The input>
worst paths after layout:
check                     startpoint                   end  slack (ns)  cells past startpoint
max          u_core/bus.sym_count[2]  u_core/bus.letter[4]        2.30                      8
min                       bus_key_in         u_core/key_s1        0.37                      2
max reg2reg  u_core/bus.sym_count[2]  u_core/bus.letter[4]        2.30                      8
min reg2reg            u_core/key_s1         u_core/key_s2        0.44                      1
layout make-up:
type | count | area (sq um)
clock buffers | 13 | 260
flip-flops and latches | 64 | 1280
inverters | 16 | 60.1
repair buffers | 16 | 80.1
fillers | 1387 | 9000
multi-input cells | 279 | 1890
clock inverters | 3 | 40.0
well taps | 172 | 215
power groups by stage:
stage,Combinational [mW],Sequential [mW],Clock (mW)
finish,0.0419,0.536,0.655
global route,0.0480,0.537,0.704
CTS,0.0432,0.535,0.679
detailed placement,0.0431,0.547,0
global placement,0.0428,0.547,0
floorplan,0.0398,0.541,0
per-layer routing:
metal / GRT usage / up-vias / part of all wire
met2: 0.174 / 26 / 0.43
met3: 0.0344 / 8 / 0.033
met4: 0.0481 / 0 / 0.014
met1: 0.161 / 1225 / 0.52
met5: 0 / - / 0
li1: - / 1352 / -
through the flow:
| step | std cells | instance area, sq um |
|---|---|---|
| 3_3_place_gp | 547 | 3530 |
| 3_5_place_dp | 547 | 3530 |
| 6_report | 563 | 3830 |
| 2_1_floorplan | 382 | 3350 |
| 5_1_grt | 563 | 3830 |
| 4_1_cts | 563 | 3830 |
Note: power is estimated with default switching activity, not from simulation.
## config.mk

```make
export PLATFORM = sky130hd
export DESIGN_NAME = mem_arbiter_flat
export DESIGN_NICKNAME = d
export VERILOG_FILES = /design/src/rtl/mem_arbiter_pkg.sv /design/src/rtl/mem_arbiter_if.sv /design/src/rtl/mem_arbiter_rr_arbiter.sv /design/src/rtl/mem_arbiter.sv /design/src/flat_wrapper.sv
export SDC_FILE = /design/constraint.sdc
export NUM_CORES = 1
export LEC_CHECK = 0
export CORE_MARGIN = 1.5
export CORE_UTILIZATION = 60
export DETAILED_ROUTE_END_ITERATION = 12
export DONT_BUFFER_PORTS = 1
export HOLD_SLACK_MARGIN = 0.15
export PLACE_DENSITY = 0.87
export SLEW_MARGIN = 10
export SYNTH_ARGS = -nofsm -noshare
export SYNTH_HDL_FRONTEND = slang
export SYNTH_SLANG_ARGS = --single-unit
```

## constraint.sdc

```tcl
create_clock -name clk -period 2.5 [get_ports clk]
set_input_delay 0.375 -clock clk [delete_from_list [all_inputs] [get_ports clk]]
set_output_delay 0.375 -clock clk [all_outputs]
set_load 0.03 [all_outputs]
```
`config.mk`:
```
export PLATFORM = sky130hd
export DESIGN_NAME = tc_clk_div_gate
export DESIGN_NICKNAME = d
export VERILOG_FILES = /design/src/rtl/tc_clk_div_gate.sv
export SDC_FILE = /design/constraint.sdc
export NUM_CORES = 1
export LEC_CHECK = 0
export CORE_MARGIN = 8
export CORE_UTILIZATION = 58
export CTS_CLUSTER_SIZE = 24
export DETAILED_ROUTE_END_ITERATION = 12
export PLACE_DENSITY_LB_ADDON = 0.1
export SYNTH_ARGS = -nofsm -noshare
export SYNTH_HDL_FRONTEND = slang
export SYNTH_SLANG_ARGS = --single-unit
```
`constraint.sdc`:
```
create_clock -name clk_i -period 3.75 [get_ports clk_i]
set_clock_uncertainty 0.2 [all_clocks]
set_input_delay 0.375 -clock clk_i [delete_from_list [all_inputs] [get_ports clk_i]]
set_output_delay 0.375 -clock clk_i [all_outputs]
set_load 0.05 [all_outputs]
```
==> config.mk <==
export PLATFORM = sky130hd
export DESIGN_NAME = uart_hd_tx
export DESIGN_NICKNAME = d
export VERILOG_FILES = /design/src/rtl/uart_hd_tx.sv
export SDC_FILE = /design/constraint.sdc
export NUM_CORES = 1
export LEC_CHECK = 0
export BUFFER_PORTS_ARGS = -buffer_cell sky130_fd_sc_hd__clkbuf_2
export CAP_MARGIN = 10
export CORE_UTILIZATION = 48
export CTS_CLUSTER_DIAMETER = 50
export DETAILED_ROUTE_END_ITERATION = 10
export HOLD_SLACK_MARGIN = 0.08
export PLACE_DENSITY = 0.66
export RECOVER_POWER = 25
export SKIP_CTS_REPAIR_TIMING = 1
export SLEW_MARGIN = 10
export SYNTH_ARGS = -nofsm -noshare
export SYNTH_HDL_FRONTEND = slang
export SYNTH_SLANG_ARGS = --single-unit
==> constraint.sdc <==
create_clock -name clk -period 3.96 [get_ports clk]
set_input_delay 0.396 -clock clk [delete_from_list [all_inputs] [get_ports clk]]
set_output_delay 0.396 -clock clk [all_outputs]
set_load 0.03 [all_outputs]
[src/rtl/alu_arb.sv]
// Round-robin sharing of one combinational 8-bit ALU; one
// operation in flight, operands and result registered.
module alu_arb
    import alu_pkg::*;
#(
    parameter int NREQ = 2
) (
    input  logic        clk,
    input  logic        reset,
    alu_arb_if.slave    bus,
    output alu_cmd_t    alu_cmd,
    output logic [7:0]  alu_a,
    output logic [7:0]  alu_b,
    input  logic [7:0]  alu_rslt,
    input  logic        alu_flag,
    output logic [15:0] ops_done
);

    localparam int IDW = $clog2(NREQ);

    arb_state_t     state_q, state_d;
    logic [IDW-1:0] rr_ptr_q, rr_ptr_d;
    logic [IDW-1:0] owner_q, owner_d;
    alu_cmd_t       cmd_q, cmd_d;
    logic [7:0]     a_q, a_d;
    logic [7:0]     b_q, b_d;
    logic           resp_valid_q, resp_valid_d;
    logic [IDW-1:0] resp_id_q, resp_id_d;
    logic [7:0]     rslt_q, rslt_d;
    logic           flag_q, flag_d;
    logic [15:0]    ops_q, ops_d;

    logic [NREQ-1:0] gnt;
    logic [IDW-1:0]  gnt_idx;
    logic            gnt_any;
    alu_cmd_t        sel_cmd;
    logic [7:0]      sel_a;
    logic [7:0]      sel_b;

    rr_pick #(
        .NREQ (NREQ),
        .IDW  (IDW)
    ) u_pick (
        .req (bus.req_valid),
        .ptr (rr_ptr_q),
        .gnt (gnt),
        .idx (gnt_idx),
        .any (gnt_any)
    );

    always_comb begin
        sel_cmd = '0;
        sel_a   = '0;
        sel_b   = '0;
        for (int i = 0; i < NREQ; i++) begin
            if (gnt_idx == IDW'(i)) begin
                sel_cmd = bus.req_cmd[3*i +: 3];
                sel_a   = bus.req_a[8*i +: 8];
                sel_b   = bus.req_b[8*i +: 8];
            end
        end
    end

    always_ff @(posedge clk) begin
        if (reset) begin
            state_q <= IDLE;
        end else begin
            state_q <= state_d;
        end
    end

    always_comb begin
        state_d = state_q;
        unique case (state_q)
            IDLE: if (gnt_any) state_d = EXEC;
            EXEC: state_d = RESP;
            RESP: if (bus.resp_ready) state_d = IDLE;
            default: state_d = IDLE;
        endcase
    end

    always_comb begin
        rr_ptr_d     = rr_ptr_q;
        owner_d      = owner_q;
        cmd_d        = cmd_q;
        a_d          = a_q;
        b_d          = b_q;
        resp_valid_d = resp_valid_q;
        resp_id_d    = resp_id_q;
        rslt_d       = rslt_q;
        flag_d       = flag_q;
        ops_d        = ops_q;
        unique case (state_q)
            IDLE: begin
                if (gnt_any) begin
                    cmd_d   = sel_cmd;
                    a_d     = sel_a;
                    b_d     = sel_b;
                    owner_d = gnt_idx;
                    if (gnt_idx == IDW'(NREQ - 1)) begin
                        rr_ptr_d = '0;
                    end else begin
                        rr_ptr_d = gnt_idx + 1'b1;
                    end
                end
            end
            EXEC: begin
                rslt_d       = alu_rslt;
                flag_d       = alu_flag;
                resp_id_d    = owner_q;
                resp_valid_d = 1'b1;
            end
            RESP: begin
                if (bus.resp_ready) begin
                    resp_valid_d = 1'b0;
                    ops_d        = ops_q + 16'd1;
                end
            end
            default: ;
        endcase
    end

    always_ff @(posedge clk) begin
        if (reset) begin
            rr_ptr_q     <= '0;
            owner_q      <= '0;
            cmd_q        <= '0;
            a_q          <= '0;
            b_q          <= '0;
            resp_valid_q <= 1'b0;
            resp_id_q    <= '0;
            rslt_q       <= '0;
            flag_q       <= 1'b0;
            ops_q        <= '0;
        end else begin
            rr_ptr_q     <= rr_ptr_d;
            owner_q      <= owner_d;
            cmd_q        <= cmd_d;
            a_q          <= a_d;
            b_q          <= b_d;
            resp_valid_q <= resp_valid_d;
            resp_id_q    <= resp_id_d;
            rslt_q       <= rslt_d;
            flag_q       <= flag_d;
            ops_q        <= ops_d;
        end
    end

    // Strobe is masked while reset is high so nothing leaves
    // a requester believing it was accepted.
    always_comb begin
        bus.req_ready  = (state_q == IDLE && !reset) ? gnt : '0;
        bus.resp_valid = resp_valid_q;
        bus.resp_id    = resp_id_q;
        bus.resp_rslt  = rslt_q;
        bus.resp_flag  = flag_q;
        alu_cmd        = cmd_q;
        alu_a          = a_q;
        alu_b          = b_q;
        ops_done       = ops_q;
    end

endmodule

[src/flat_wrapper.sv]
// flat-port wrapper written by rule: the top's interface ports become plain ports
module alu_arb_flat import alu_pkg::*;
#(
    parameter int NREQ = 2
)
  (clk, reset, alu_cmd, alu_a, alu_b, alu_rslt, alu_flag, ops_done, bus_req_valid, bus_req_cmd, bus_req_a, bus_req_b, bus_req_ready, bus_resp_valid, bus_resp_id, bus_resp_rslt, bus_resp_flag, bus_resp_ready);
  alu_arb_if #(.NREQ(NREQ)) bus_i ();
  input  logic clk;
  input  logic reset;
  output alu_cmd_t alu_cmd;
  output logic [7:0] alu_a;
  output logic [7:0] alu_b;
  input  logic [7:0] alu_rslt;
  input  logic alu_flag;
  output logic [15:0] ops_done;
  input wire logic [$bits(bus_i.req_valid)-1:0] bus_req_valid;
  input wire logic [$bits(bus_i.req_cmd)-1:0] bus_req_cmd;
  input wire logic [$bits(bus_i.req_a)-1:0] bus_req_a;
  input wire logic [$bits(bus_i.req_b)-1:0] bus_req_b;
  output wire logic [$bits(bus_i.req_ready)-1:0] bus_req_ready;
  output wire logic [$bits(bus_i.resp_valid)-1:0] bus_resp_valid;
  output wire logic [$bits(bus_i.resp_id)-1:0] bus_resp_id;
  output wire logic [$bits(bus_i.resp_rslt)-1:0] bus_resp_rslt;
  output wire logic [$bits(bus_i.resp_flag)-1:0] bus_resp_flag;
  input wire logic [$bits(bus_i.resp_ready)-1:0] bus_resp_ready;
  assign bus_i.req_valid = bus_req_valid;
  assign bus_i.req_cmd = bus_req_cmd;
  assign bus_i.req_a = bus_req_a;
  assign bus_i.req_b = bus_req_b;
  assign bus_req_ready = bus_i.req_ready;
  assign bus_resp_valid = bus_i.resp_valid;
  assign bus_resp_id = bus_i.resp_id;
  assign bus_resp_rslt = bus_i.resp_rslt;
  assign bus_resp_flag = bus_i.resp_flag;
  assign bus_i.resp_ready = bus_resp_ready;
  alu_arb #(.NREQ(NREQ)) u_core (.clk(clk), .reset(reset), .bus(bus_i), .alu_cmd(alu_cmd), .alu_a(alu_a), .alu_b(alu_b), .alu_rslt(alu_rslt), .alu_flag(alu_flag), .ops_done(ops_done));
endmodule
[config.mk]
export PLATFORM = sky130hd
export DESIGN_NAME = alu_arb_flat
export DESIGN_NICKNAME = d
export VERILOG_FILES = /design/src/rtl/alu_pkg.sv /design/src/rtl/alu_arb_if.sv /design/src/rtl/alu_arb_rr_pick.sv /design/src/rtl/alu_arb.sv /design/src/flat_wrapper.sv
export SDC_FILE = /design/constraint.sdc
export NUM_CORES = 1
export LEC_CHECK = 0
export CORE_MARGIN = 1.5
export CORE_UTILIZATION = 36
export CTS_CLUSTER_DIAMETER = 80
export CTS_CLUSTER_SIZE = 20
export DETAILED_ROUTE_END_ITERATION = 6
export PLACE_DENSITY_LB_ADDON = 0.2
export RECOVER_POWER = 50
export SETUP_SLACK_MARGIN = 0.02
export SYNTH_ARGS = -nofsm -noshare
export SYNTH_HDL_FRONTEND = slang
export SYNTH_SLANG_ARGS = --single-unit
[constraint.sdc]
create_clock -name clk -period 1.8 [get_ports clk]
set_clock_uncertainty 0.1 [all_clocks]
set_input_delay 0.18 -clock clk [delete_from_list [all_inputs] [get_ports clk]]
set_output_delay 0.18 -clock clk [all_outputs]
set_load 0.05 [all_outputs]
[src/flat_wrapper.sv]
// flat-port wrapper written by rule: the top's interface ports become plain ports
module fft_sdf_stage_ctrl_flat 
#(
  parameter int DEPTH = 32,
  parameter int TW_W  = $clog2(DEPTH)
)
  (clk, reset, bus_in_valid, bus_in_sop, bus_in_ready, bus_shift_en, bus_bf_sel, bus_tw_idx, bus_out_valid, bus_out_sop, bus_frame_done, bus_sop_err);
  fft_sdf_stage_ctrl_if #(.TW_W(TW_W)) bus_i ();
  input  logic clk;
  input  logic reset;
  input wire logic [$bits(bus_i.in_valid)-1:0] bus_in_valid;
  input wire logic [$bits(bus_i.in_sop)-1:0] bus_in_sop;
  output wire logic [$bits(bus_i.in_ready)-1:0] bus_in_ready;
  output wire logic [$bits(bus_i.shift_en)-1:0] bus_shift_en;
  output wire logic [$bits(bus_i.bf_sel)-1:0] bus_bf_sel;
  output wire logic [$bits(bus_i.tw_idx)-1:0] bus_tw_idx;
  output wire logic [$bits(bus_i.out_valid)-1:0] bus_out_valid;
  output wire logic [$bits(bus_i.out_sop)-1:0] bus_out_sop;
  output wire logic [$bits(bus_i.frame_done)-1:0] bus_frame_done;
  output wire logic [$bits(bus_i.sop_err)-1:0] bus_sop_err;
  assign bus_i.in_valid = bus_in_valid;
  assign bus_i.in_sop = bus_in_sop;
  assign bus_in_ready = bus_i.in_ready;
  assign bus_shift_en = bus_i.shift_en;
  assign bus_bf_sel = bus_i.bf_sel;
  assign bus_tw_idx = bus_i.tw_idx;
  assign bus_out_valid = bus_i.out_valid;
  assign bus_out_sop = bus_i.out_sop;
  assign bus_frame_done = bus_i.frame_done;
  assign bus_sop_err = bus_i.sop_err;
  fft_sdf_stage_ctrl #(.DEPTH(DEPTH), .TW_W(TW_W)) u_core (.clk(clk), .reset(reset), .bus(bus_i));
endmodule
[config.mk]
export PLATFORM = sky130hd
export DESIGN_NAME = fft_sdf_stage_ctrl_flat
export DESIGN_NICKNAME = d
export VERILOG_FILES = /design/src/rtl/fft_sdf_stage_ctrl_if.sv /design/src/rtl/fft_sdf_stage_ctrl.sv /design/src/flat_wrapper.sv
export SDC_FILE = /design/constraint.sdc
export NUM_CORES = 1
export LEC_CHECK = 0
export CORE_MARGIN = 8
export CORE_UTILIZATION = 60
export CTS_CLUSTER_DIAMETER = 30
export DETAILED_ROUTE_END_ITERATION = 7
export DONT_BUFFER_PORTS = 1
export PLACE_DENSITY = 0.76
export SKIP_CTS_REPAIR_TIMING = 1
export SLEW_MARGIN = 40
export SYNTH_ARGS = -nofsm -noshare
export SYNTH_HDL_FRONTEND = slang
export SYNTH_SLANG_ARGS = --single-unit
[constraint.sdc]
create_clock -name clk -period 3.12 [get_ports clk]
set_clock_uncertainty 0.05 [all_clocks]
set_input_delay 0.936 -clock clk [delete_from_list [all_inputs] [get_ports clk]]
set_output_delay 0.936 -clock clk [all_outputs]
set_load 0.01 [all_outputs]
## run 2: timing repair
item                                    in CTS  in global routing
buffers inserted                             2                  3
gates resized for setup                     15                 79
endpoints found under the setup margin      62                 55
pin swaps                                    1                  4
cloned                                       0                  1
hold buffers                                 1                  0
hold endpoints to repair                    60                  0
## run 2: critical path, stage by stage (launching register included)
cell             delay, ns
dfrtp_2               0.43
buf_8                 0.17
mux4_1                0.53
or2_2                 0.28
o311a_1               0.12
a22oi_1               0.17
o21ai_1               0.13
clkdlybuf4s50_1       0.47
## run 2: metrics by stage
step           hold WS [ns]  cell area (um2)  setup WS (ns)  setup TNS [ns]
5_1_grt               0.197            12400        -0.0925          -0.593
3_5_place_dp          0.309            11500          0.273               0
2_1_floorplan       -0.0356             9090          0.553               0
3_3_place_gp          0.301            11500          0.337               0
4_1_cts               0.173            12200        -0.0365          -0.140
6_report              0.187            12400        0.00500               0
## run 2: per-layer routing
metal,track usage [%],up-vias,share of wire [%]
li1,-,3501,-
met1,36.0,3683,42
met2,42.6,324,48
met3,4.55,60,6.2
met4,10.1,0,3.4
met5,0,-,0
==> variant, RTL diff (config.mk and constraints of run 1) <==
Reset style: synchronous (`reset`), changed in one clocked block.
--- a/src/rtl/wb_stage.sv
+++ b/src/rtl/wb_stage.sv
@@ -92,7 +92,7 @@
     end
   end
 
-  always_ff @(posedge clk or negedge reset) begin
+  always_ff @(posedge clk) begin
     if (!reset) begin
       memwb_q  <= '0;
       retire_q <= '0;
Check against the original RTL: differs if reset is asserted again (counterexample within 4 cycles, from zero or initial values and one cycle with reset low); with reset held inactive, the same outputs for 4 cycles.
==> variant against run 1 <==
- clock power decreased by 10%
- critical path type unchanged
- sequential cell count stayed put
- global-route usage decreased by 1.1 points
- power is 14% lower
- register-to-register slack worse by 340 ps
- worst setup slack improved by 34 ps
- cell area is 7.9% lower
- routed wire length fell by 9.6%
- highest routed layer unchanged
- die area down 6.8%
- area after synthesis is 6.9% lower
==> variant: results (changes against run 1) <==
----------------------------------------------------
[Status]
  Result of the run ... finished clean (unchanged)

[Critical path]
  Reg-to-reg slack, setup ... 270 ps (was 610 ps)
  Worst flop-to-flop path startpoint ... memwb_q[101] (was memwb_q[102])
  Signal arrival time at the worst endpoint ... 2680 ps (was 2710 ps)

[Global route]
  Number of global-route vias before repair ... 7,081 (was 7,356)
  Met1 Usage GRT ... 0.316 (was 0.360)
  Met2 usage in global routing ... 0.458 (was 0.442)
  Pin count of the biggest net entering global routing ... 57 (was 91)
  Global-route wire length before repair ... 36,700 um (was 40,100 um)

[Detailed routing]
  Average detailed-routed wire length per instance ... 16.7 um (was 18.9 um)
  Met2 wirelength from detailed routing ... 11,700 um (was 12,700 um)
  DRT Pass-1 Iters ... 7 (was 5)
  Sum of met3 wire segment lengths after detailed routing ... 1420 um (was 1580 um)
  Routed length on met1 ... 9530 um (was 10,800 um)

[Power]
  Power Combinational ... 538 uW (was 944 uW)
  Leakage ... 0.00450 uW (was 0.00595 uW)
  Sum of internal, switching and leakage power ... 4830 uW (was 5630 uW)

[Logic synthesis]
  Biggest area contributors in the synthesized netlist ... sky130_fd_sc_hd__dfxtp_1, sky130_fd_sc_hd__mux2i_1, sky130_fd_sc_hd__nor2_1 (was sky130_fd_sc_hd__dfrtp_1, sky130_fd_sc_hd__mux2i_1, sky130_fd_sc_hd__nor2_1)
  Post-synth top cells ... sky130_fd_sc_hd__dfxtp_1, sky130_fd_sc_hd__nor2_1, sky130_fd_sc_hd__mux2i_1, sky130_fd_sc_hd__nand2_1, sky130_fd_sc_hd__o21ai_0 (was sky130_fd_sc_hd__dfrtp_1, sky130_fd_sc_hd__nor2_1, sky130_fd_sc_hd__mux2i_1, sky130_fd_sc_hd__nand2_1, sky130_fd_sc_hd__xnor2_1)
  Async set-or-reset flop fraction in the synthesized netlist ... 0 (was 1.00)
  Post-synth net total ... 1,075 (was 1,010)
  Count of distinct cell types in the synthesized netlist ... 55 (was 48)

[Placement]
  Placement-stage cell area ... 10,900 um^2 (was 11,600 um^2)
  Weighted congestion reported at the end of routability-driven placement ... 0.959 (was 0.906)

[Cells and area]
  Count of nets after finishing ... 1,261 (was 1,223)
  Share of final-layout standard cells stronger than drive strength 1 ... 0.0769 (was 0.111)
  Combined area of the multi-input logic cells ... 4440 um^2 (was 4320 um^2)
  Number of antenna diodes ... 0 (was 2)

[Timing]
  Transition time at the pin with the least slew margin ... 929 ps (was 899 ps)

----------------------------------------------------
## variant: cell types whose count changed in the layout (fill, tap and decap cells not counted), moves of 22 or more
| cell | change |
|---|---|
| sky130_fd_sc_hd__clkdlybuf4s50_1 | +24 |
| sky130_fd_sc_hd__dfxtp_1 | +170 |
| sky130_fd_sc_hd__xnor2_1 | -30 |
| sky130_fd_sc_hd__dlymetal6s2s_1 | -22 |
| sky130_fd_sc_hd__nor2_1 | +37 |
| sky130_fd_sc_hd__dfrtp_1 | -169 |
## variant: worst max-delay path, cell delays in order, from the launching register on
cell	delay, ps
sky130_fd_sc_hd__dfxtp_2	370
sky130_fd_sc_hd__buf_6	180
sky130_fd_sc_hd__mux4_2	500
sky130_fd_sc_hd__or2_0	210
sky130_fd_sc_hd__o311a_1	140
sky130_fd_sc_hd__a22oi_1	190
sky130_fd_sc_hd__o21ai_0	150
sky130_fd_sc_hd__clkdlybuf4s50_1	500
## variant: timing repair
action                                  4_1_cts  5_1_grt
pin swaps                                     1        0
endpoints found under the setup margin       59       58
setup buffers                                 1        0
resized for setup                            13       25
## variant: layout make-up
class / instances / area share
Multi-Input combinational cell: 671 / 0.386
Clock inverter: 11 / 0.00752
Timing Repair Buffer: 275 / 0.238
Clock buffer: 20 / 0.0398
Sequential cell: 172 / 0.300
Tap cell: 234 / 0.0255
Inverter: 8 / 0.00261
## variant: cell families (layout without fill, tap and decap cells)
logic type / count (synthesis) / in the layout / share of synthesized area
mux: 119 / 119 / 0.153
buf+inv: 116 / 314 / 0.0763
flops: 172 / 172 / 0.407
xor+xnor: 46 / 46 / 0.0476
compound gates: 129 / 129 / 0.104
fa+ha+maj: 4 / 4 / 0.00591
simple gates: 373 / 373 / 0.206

Problem statement> Read each line of the material, and wherever the word "vias" turns up, copy that line.

Answer box>
metal / GRT usage / up-vias / part of all wire
metal,track usage [%],up-vias,share of wire [%]
  Number of global-route vias before repair ... 7,081 (was 7,356)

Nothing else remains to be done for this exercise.